[Saved entries]
********

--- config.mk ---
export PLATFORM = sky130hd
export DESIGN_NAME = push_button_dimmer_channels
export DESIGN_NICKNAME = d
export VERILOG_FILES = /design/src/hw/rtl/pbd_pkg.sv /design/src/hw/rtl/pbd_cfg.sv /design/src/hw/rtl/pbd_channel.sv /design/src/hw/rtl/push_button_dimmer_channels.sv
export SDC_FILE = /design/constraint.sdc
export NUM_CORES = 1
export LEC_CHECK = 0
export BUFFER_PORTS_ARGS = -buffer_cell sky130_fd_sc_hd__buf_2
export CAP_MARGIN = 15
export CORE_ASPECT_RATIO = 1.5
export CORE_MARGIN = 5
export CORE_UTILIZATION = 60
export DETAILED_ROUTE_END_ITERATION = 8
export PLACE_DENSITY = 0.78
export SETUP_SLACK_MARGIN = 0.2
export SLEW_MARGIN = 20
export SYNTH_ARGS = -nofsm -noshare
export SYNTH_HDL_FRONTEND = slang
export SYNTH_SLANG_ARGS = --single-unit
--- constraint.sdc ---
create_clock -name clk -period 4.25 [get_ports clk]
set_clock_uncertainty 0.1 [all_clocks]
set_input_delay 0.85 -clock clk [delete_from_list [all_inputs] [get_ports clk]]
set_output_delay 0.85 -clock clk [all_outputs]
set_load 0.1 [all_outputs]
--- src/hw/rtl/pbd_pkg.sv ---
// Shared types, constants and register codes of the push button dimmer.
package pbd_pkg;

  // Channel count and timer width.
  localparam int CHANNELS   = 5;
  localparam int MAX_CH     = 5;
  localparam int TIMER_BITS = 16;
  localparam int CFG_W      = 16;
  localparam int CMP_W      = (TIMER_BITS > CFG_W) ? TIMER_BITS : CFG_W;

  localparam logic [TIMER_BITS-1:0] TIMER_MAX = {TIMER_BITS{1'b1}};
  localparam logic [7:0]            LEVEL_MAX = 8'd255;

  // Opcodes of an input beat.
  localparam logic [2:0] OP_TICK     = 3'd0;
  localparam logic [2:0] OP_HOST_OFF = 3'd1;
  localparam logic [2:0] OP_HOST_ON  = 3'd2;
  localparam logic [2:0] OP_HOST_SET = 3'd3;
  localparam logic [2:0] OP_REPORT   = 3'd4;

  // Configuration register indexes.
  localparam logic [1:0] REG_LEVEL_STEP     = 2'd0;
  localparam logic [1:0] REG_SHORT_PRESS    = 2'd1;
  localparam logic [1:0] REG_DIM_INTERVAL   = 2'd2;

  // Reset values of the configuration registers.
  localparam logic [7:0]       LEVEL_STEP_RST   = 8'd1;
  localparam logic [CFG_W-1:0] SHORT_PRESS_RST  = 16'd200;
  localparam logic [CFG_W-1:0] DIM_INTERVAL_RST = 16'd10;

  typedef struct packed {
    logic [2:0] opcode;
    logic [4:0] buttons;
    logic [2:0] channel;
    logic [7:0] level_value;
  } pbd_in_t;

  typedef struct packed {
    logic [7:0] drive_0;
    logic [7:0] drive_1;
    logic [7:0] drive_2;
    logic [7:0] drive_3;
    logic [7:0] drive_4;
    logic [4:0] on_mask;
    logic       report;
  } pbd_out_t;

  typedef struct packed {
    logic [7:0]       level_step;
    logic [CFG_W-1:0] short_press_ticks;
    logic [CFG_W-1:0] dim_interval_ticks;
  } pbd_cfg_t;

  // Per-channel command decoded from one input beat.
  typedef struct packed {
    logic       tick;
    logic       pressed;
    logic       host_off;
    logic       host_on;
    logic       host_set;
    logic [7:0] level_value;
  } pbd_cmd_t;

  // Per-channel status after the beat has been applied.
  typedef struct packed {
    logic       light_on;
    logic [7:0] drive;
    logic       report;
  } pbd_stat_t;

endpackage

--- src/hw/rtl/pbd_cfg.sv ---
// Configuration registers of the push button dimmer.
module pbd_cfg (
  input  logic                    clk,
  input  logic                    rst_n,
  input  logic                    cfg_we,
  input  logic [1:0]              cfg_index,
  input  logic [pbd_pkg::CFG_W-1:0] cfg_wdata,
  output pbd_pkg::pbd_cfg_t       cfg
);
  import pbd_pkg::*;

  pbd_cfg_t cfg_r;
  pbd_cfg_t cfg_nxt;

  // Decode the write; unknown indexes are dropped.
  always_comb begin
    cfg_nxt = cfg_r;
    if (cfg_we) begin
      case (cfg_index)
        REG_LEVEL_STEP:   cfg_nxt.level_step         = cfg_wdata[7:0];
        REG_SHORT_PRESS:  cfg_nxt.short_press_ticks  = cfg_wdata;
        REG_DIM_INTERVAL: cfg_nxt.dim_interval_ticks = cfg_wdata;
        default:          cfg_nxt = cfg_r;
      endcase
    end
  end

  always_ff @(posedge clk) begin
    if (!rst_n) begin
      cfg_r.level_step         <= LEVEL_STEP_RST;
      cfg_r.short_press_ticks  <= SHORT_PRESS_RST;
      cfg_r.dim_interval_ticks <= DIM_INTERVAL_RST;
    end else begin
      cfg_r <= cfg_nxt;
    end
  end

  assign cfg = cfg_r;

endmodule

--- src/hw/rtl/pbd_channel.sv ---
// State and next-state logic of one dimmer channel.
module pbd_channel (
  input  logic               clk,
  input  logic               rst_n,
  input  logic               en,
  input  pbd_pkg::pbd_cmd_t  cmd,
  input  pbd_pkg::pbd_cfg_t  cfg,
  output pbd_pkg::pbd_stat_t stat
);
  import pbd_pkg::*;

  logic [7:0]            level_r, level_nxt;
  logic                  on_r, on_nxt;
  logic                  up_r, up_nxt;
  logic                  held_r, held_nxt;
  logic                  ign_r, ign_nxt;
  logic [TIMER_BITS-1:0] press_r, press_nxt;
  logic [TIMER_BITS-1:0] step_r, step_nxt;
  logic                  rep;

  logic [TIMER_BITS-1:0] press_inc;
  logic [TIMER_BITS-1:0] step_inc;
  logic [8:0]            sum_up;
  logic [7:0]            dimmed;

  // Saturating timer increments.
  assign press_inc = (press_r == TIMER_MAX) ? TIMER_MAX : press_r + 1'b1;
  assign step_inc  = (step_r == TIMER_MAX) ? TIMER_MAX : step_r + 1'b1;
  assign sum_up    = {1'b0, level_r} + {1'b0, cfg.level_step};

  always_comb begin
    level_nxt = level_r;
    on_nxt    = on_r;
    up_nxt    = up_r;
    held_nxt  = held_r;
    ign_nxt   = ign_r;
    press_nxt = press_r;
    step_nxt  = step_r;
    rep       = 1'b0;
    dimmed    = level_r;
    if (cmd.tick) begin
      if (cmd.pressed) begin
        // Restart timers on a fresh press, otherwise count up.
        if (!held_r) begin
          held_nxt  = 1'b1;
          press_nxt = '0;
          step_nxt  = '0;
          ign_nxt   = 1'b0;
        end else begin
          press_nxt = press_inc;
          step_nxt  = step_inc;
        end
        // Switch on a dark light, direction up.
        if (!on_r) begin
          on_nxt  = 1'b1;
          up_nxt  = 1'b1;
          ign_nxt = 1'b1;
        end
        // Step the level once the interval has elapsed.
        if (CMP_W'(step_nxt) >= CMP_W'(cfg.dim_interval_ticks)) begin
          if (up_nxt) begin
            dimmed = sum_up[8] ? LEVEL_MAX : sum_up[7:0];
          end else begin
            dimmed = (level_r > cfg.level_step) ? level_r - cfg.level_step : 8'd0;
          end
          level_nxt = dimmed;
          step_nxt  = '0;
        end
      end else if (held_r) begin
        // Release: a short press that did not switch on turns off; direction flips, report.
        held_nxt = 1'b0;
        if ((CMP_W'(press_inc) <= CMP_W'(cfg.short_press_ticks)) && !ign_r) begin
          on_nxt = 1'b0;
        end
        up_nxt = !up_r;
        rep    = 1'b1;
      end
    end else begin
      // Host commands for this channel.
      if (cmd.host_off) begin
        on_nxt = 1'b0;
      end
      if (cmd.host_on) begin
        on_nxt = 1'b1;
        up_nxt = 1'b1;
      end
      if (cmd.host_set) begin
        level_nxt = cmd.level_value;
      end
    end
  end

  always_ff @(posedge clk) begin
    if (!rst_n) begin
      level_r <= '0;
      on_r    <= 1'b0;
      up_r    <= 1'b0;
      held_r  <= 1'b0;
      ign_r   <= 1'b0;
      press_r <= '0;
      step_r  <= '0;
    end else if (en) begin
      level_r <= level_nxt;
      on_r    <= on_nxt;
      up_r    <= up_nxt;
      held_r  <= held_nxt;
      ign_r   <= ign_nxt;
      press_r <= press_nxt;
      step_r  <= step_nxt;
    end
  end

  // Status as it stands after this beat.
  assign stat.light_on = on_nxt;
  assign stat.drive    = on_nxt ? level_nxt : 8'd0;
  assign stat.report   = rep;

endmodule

********

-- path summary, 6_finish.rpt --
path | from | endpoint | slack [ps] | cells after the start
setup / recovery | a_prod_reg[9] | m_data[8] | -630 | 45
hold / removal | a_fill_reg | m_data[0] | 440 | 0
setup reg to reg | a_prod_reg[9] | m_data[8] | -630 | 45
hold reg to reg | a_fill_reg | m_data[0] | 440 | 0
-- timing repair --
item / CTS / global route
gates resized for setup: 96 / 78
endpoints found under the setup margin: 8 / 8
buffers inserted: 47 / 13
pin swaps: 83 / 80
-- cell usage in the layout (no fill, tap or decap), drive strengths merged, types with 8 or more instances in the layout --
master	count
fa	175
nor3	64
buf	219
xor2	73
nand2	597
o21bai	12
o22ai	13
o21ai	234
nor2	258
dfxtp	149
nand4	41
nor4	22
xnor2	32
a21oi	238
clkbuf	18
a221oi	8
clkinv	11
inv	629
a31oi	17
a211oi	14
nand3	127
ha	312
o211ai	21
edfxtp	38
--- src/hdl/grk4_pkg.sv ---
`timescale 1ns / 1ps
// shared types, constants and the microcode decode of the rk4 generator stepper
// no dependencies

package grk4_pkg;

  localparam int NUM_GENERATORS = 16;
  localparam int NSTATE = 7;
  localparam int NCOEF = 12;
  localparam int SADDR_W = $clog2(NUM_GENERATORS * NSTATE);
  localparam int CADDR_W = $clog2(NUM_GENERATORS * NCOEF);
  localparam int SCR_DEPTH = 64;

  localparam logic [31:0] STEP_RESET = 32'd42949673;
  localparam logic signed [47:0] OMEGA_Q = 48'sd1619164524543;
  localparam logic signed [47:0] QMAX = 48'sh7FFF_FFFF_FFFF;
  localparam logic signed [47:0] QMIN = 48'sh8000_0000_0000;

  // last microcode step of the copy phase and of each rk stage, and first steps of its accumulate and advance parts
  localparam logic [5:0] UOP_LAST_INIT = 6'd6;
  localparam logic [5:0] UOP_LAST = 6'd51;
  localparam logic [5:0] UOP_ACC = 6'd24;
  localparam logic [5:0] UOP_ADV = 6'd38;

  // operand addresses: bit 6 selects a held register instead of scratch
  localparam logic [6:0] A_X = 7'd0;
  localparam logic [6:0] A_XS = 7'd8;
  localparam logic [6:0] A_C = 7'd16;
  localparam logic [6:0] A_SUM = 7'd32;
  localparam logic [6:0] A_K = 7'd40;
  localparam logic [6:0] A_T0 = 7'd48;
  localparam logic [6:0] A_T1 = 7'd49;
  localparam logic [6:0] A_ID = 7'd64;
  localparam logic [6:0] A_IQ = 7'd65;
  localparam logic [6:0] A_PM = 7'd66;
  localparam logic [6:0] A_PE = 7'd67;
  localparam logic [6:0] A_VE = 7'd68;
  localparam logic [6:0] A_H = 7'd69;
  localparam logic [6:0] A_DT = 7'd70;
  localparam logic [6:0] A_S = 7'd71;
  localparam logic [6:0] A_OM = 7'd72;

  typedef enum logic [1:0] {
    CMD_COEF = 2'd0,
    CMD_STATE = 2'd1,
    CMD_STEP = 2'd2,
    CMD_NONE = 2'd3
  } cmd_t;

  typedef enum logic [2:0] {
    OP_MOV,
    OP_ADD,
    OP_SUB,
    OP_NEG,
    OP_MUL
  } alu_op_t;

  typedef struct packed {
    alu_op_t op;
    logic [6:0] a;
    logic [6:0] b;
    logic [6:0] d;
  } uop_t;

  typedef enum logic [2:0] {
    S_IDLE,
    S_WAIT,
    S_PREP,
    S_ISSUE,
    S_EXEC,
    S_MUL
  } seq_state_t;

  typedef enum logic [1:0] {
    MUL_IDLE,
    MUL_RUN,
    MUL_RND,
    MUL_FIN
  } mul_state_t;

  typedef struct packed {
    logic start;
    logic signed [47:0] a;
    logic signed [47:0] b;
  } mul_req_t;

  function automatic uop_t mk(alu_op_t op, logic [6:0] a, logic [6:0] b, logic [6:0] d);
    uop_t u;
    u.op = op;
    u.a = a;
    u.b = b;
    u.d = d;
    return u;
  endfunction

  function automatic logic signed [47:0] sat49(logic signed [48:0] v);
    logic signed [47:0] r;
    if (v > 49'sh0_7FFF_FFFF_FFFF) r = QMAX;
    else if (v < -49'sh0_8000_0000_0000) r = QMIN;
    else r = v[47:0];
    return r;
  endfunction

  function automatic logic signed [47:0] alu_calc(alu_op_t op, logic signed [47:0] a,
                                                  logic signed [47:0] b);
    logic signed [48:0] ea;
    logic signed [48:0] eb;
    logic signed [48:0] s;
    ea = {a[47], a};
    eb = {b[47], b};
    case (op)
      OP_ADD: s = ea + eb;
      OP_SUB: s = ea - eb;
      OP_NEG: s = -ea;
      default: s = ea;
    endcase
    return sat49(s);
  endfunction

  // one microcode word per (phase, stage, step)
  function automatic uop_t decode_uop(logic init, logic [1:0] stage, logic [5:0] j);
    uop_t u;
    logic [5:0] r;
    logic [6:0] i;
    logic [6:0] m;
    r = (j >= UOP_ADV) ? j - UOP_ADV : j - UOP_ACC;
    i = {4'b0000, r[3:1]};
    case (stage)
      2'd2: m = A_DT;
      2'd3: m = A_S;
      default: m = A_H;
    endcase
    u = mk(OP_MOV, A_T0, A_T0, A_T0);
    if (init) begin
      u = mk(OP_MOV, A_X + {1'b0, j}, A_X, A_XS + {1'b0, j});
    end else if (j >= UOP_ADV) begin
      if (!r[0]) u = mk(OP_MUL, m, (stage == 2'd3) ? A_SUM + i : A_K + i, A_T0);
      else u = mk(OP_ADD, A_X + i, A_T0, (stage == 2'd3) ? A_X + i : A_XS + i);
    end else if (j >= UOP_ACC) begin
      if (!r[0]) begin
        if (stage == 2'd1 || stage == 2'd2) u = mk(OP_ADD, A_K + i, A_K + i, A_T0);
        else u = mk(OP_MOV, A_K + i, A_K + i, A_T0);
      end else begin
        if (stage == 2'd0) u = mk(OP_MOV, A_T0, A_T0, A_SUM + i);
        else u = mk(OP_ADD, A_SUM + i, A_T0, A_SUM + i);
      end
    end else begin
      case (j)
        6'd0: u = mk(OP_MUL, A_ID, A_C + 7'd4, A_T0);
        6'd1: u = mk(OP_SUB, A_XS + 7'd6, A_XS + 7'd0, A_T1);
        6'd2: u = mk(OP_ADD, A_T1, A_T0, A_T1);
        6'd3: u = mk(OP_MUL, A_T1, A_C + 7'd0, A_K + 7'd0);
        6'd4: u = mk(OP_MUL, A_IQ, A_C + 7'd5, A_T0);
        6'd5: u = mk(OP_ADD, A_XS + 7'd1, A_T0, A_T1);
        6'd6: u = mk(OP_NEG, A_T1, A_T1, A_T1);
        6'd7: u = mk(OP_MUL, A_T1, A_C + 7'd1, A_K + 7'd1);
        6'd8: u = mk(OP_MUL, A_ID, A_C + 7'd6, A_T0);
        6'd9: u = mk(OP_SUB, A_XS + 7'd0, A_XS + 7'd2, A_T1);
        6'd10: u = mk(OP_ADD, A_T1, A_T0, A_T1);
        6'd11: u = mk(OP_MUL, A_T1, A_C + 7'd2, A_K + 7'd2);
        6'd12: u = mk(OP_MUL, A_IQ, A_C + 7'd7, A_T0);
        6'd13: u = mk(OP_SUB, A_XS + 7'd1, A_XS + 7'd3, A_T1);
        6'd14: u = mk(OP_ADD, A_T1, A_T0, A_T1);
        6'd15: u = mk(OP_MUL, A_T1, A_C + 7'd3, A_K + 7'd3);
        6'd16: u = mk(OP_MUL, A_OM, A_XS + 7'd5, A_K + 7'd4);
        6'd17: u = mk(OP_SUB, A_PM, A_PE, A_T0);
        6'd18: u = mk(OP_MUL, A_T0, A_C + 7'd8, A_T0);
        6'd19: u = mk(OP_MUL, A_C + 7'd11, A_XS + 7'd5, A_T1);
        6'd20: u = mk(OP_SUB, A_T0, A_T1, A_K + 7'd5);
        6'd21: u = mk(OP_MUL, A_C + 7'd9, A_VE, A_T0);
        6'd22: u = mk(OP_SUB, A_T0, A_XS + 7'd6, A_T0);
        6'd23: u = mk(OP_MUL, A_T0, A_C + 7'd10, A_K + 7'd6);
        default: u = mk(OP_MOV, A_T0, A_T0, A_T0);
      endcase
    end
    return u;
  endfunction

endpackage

********

**YOUR TASK:** Scan the records above. Return every line with "path" in it.

**SOLUTION:**
-- path summary, 6_finish.rpt --
path | from | endpoint | slack [ps] | cells after the start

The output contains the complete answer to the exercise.